Duygularımızın "kalitesini" ve gücünü sırasıyla taşıyıcı frekansların çalışma aralığı ve içerdikleri enerjinin gücü belirler. Sıradan, "dünyevi" bir kişiye yönelik duygularımızda (hem olumsuz hem de olumlu), ÖLÇÜMÜ bilmek gerekir, çünkü olumlu duygular bile (aşırı yüksek dozlarda) onun için kötü olabilir ve olumsuz olanlar içimizde. TEDBİR iyi olabilir. Bu, küçük dozlarda bir zehirin ilaç olmasına ve aşırı dozda bir ilacın zehir olmasına benzer.

Duygularımız ne kadar güçlüyse, içerdikleri enerji o kadar büyük ve birbirimiz de dahil olmak üzere etrafımızdaki hem iç hem de dış dünyamızla etkileşimimiz o kadar güçlü.

Duygularımız gerçekten belirli bir aralıktaki dalgalar ise, o zaman radyo mühendisliği dilinde her şey son derece basittir.
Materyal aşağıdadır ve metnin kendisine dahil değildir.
`src/pio_map.vh`:
```
`ifndef PIO_MAP_VH
`define PIO_MAP_VH

// register addresses
`define PIO_ADDR_LAT0   8'h80
`define PIO_ADDR_LAT1   8'h90
`define PIO_ADDR_LAT2   8'ha0
`define PIO_ADDR_LAT3   8'hb0
`define PIO_ADDR_DRV0   8'ha4
`define PIO_ADDR_DRV1   8'ha5
`define PIO_ADDR_DRV2   8'ha6
`define PIO_ADDR_DRV3   8'ha7
`define PIO_ADDR_ADS1   8'had
`define PIO_ADDR_ADS2   8'hae
`define PIO_ADDR_RC2    8'he3
`define PIO_ADDR_RC3    8'he4

// page that holds the configuration registers
`define PIO_PAGE_CFG    8'h0f

// reset values
`define PIO_RST_LAT     8'hff
`define PIO_RST_DRV     8'h00
`define PIO_RST_ADS     8'hff
`define PIO_RST_RC      8'h00

// writable bits of the routing registers
`define PIO_RC2_WMASK   8'hdc
`define PIO_RC3_WMASK   8'h8f

// routing_control_two fields
`define PIO_RC2_PUOFF   7
`define PIO_RC2_ROUTE   6
`define PIO_RC2_T4CAP   4
`define PIO_RC2_T4CNT   3
`define PIO_RC2_UART2   2

// routing_control_three fields
`define PIO_RC3_CANPP   7
`define PIO_RC3_CMP2    3
`define PIO_RC3_CONV    2
`define PIO_RC3_T3CAP   1
`define PIO_RC3_T3CNT   0

`endif

```
`src/pio_pin.v`:
```
`timescale 1ns/1ns
`default_nettype none

module pio_pin (
  // clock and reset
  input  wire core_clk,
  input  wire nrst,
  // configuration
  input  wire latch_bit,
  input  wire push_pull,
  input  wire digital,
  input  wire route_on,
  input  wire pu_global_off,
  // peripheral override
  input  wire periph_sel,
  input  wire periph_val,
  input  wire periph_od,
  input  wire can_pin,
  input  wire can_pp,
  // pad
  input  wire pad_in,
  output reg  pad_out,
  output reg  pad_oe,
  output reg  pad_pu,
  // synchronised level for reads
  output wire level
);

  reg  sync1_q;
  reg  sync2_q;
  wire drv_val;
  wire drv_push;
  wire oe_d;

  // peripheral value wins only while the matrix is on
  assign drv_val  = (route_on & periph_sel) ? periph_val : latch_bit;
  // forced open-drain pins ignore the mode bit
  assign drv_push = (route_on & periph_sel & can_pin) ? can_pp :
                    (push_pull & ~(route_on & periph_sel & periph_od));
  // with the matrix on, low always driven, high only in push-pull; analog pins too
  assign oe_d = route_on & (~drv_val | drv_push);
  // analog pins read 0, digital pins read the pad
  assign level = digital & sync2_q;

  always @(posedge core_clk)
  begin
    if (!nrst)
    begin
      sync1_q <= 1'b1;
      sync2_q <= 1'b1;
      pad_out <= 1'b1;
      pad_oe  <= 1'b0;
      pad_pu  <= 1'b1;
    end
    else
    begin
      sync1_q <= pad_in;
      sync2_q <= sync1_q;
      pad_out <= drv_val;
      pad_oe  <= oe_d;
      // pull-up off when globally off, analog, or driving low
      pad_pu  <= ~pu_global_off & digital & ~(oe_d & ~drv_val);
    end
  end

endmodule

`default_nettype wire

```
`src/pio_top.v`:
```
`timescale 1ns/1ns
`default_nettype none
`include "pio_map.vh"

module pio_top (
  // clock and reset
  input  wire        core_clk,
  input  wire        nrst,
  // byte register access
  input  wire [7:0]  sfr_addr,
  input  wire [7:0]  sfr_page,
  input  wire        sfr_wr,
  input  wire        sfr_rd,
  input  wire        sfr_rmw,
  input  wire [7:0]  sfr_wdata,
  output reg  [7:0]  sfr_rdata,
  output reg         sfr_hit,
  // bit access to the data registers
  input  wire [7:0]  bit_addr,
  input  wire        bit_wr,
  input  wire        bit_rd,
  input  wire        bit_wdata,
  output reg         bit_rdata,
  output reg         bit_hit,
  // per-pin assignment from the priority matrix
  input  wire [31:0] periph_sel,
  input  wire [31:0] periph_val,
  input  wire [31:0] periph_od,
  input  wire [31:0] can_tx_pin,
  // routing enables toward peripherals and the matrix
  output wire        route_matrix_on,
  output wire        pullup_global_off,
  output wire        tmr4_capture_in_route,
  output wire        tmr4_count_in_route,
  output wire        second_uart_route,
  output wire        can_tx_drive_select,
  output wire        cmp2_out_route,
  output wire        slow_conv_start_route,
  output wire        tmr3_capture_in_route,
  output wire        tmr3_count_in_route,
  output wire [7:0]  slow_conv_analog_in,
  // pads of ports 0 to 3
  input  wire [31:0] pin_in,
  output wire [31:0] pin_out,
  output wire [31:0] pin_oe,
  output wire [31:0] pin_pu
);

  // register state
  reg  [31:0] lat_q;
  reg  [31:0] lat_d;
  reg  [31:0] drv_q;
  reg  [31:0] drv_d;
  reg  [7:0]  ads1_q;
  reg  [7:0]  ads1_d;
  reg  [7:0]  ads2_q;
  reg  [7:0]  ads2_d;
  reg  [7:0]  rc2_q;
  reg  [7:0]  rc2_d;
  reg  [7:0]  rc3_q;
  reg  [7:0]  rc3_d;
  reg  [7:0]  skip_q;

  // decode
  reg  [3:0]  sel;
  reg         sel_ok;
  wire        cfg_page;
  wire [31:0] digital;
  wire [31:0] level;
  wire        bit_ok;
  wire [4:0]  bit_idx;
  reg  [7:0]  rd_byte;

  localparam [3:0] SEL_LAT0 = 4'h0;
  localparam [3:0] SEL_LAT1 = 4'h1;
  localparam [3:0] SEL_LAT2 = 4'h2;
  localparam [3:0] SEL_LAT3 = 4'h3;
  localparam [3:0] SEL_DRV0 = 4'h4;
  localparam [3:0] SEL_DRV1 = 4'h5;
  localparam [3:0] SEL_DRV2 = 4'h6;
  localparam [3:0] SEL_DRV3 = 4'h7;
  localparam [3:0] SEL_ADS1 = 4'h8;
  localparam [3:0] SEL_ADS2 = 4'h9;
  localparam [3:0] SEL_RC2  = 4'ha;
  localparam [3:0] SEL_RC3  = 4'hb;

  assign cfg_page = (sfr_page == `PIO_PAGE_CFG);

  // ports 0 and 3 have no analog mode
  assign digital = {8'hff, ads2_q, ads1_q, 8'hff};

  // bit addresses 0x80..0x87, 0x90..0x97, 0xa0..0xa7 and 0xb0..0xb7 map onto the four data registers
  assign bit_ok  = bit_addr[7] & ~bit_addr[6] & ~bit_addr[3];
  assign bit_idx = {bit_addr[5:4], bit_addr[2:0]};

  // field outputs straight from the routing registers
  assign pullup_global_off     = rc2_q[`PIO_RC2_PUOFF];
  assign route_matrix_on       = rc2_q[`PIO_RC2_ROUTE];
  assign tmr4_capture_in_route = rc2_q[`PIO_RC2_T4CAP];
  assign tmr4_count_in_route   = rc2_q[`PIO_RC2_T4CNT];
  assign second_uart_route     = rc2_q[`PIO_RC2_UART2];
  assign can_tx_drive_select   = rc3_q[`PIO_RC3_CANPP];
  assign cmp2_out_route        = rc3_q[`PIO_RC3_CMP2];
  assign slow_conv_start_route = rc3_q[`PIO_RC3_CONV];
  assign tmr3_capture_in_route = rc3_q[`PIO_RC3_T3CAP];
  assign tmr3_count_in_route   = rc3_q[`PIO_RC3_T3CNT];

  // analog port 1 pins are withheld from peripheral assignment
  assign slow_conv_analog_in = skip_q;

  // address decode: data registers on any page, the rest on page f only
  always @*
  begin
    sel    = SEL_LAT0;
    sel_ok = 1'b1;
    case (sfr_addr)
      `PIO_ADDR_LAT0: sel = SEL_LAT0;
      `PIO_ADDR_LAT1: sel = SEL_LAT1;
      `PIO_ADDR_LAT2: sel = SEL_LAT2;
      `PIO_ADDR_LAT3: sel = SEL_LAT3;
      `PIO_ADDR_DRV0:
      begin
        sel    = SEL_DRV0;
        sel_ok = cfg_page;
      end
      `PIO_ADDR_DRV1:
      begin
        sel    = SEL_DRV1;
        sel_ok = cfg_page;
      end
      `PIO_ADDR_DRV2:
      begin
        sel    = SEL_DRV2;
        sel_ok = cfg_page;
      end
      `PIO_ADDR_DRV3:
      begin
        sel    = SEL_DRV3;
        sel_ok = cfg_page;
      end
      `PIO_ADDR_ADS1:
      begin
        sel    = SEL_ADS1;
        sel_ok = cfg_page;
      end
      `PIO_ADDR_ADS2:
      begin
        sel    = SEL_ADS2;
        sel_ok = cfg_page;
      end
      `PIO_ADDR_RC2:
      begin
        sel    = SEL_RC2;
        sel_ok = cfg_page;
      end
      `PIO_ADDR_RC3:
      begin
        sel    = SEL_RC3;
        sel_ok = cfg_page;
      end
      default:
      begin
        sel    = SEL_LAT0;
        sel_ok = 1'b0;
      end
    endcase
  end

  // next register values from byte and bit writes
  always @*
  begin
    lat_d  = lat_q;
    drv_d  = drv_q;
    ads1_d = ads1_q;
    ads2_d = ads2_q;
    rc2_d  = rc2_q;
    rc3_d  = rc3_q;
    if (sfr_wr && sel_ok)
    begin
      case (sel)
        SEL_LAT0: lat_d[7:0]   = sfr_wdata;
        SEL_LAT1: lat_d[15:8]  = sfr_wdata;
        SEL_LAT2: lat_d[23:16] = sfr_wdata;
        SEL_LAT3: lat_d[31:24] = sfr_wdata;
        SEL_DRV0: drv_d[7:0]   = sfr_wdata;
        SEL_DRV1: drv_d[15:8]  = sfr_wdata;
        SEL_DRV2: drv_d[23:16] = sfr_wdata;
        SEL_DRV3: drv_d[31:24] = sfr_wdata;
        SEL_ADS1: ads1_d       = sfr_wdata;
        SEL_ADS2: ads2_d       = sfr_wdata;
        // unused and reserved bits are not stored
        SEL_RC2:  rc2_d = sfr_wdata & `PIO_RC2_WMASK;
        SEL_RC3:  rc3_d = sfr_wdata & `PIO_RC3_WMASK;
        default:  lat_d = lat_q;
      endcase
    end
    // a bit write in the same cycle lands after the byte write
    if (bit_wr && bit_ok)
    begin
      lat_d[bit_idx] = bit_wdata;
    end
  end

  // byte read source; rmw read phase sees the latch, else the pins
  always @*
  begin
    rd_byte = 8'h00;
    case (sel)
      SEL_LAT0: rd_byte = sfr_rmw ? lat_q[7:0]   : level[7:0];
      SEL_LAT1: rd_byte = sfr_rmw ? lat_q[15:8]  : level[15:8];
      SEL_LAT2: rd_byte = sfr_rmw ? lat_q[23:16] : level[23:16];
      SEL_LAT3: rd_byte = sfr_rmw ? lat_q[31:24] : level[31:24];
      SEL_DRV0: rd_byte = drv_q[7:0];
      SEL_DRV1: rd_byte = drv_q[15:8];
      SEL_DRV2: rd_byte = drv_q[23:16];
      SEL_DRV3: rd_byte = drv_q[31:24];
      SEL_ADS1: rd_byte = ads1_q;
      SEL_ADS2: rd_byte = ads2_q;
      SEL_RC2:  rd_byte = rc2_q;
      SEL_RC3:  rd_byte = rc3_q;
      default:  rd_byte = 8'h00;
    endcase
    if (!sel_ok)
    begin
      rd_byte = 8'h00;
    end
  end

  // registers
  always @(posedge core_clk)
  begin
    if (!nrst)
    begin
      lat_q  <= {4{`PIO_RST_LAT}};
      drv_q  <= {4{`PIO_RST_DRV}};
      ads1_q <= `PIO_RST_ADS;
      ads2_q <= `PIO_RST_ADS;
      // matrix starts off, so pins start as inputs
      rc2_q  <= `PIO_RST_RC;
      rc3_q  <= `PIO_RST_RC;
    end
    else
    begin
      lat_q  <= lat_d;
      drv_q  <= drv_d;
      ads1_q <= ads1_d;
      ads2_q <= ads2_d;
      rc2_q  <= rc2_d;
      rc3_q  <= rc3_d;
    end
  end

  // read answers, one cycle after the strobe
  always @(posedge core_clk)
  begin
    if (!nrst)
    begin
      sfr_rdata <= 8'h00;
      sfr_hit   <= 1'b0;
      bit_rdata <= 1'b0;
      bit_hit   <= 1'b0;
    end
    else
    begin
      sfr_hit <= (sfr_rd | sfr_wr) & sel_ok;
      if (sfr_rd)
      begin
        sfr_rdata <= rd_byte;
      end
      bit_hit <= (bit_rd | bit_wr) & bit_ok;
      if (bit_rd)
      begin
        // bit reads are rmw-style only when flagged
        bit_rdata <= bit_ok & (sfr_rmw ? lat_q[bit_idx] : level[bit_idx]);
      end
    end
  end

  // skip mask kept in a flop so the matrix never sees a glitch
  always @(posedge core_clk)
  begin
    if (!nrst)
    begin
      skip_q <= 8'h00;
    end
    else
    begin
      skip_q <= ~ads1_d;
    end
  end

  // one pad cell per pin of ports 0 to 3
  genvar g;
  generate
    for (g = 0; g < 32; g = g + 1)
    begin : g_pin
      pio_pin u_pin (
        .core_clk      (core_clk),
        .nrst          (nrst),
        .latch_bit     (lat_q[g]),
        .push_pull     (drv_q[g]),
        .digital       (digital[g]),
        .route_on      (rc2_q[`PIO_RC2_ROUTE]),
        .pu_global_off (rc2_q[`PIO_RC2_PUOFF]),
        .periph_sel    (periph_sel[g]),
        .periph_val    (periph_val[g]),
        .periph_od     (periph_od[g]),
        .can_pin       (can_tx_pin[g]),
        .can_pp        (rc3_q[`PIO_RC3_CANPP]),
        .pad_in        (pin_in[g]),
        .pad_out       (pin_out[g]),
        .pad_oe        (pin_oe[g]),
        .pad_pu        (pin_pu[g]),
        .level         (level[g])
      );
    end
  endgenerate

endmodule

`default_nettype wire

```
Herhangi bir giriş-çıkış cihazı (anten), karşılıklılık ilkesi ile iletebildiği (yayabildiği) aynı aralıkta ve aynı güçteki dalga enerjisini alabilir (soğurabilir). Bu nedenle, her birimiz ne kadar çok sevgi (ve sadece aşk değil) yayabilir (verebilir), kendisine zarar vermeden ve aynı aralıkta (aynı "nitelikte") o kadar çok sevgiyi kabul edebilir (alabilir). ).

İnsan, aşk "okyanusunu" yayabilirse, aşk "okyanusunda" kendine zarar vermeden yüzebilir. Ve tam tersine, bir aşk deniziyle çevrili, çalışma aralığı onunla örtüşmezse, en azından küçük bir aşk ışını kendini yayamazsa bunu hissetmeyecektir. Ayrıca, sevginin kendisi aynı gücü yayamıyorsa, etrafını saran çok fazla sevgiden "tükenebilir".

Teknik dilde, duygu düzeyindeki tüm etkileşimlerimiz (yalnızca hisler değil) tek bir kısa cümle ile belirlenir: "NE EKERSENİZ, NE EKERSENİZ, NE EKERSENİZ, NE EKERSENİZ, NE YAPARSINIZ". BİÇECEKSİNİZ”.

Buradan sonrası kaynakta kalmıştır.